Smoky BBQ Sauce
- Serves: 3 cups
- Active Time: 1 hr
- Total Time: 1 hr
- Views: 10,861
- Success: 100%
Step 1: Starting the Sauce• 1 red onion, diced
• 4 cloves garlic, minced
• 1 tbsp ground cumin
• 1 tbsp chile powder
• 1 1/2 tbsp onion powder
• 1/2 cup vegetable stock
• 2 cups tomatoes, diced (sweeter preferred)
First, prepare your mise en place.
To start the sauce, bring a small sauce pot to medium–high heat and add the onion. When the onions begin to stick, add the garlic, cumin, chile powder and onion powder. Stir well until the spices are lightly toasted.
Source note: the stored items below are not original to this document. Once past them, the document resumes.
==> config.mk <==
export PLATFORM = sky130hd
export DESIGN_NAME = typed_field_stream_decoder
export DESIGN_NICKNAME = d
export VERILOG_FILES = /design/src/tfsd_pkg.sv /design/src/tfsd_core.sv /design/src/typed_field_stream_decoder.sv
export VERILOG_INCLUDE_DIRS = /design/src /design/src/src
export SDC_FILE = /design/constraint.sdc
export NUM_CORES = 1
export LEC_CHECK = 0
export ABC_AREA = 1
export ABC_CLOCK_PERIOD_IN_PS = 3900
export BUFFER_PORTS_ARGS = -buffer_cell sky130_fd_sc_hd__buf_2
export CAP_MARGIN = 20
export CORE_MARGIN = 3
export CORE_UTILIZATION = 36
export CTS_CLUSTER_SIZE = 28
export DETAILED_ROUTE_END_ITERATION = 8
export MAX_ROUTING_LAYER = met4
export PLACE_DENSITY = 0.63
export SLEW_MARGIN = 30
export SYNTH_ARGS = -nofsm -noshare
export SYNTH_HDL_FRONTEND = slang
export SYNTH_HIERARCHICAL = 1
export SYNTH_SLANG_ARGS = --single-unit
==> constraint.sdc <==
create_clock -name clk -period 3.9 [get_ports clk]
set_input_delay 0.585 -clock clk [delete_from_list [all_inputs] [get_ports clk]]
set_output_delay 0.585 -clock clk [all_outputs]
set_load 0.05 [all_outputs]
Next, add the vegetable stock and tomatoes. Bring to a simmer and cook for 4 to 5 minutes
Step 2: Finishing the Sauce• 1/2 cup tomato paste
• 1/2 cup date paste
• 1 1/2 tbsp grain mustard
• 3 tbsp apple cider vinegar
• 1/4 tsp liquid smoke (optional)
• 2 tbsp hot sauce of choice (optional)
• 1/2 tsp sea salt (optional)
• 1/2 tsp freshly ground black pepper
To finish the sauce, add the tomato paste, date paste, mustard, vinegar, liquid smoke and pepper. Stir very well and reduce the heat to low. Cook gently with the lid on for an another 7 to 8 minutes on low heat. Add hot sauce and sea salt to taste.
Using a stick blender, blend mixture in pot until optimum consistency. Season with sea salt to taste. *Note—Alternatively, you can use a countertop blender.
If not serving immediately, cool and store in a sealed container in the refrigerator.
Use to glaze tofu, tempeh or your choice of vegetables.
- by Chad Sarno
- January 3, 2014
Make brochettes by skewering peppers, mushrooms, tofu or tempeh, and pineapple, grill and brush with this marinade for a a great summer dish. Or, add Mexican spices and fold into sautéed, minced mushrooms for a delicious taco filling.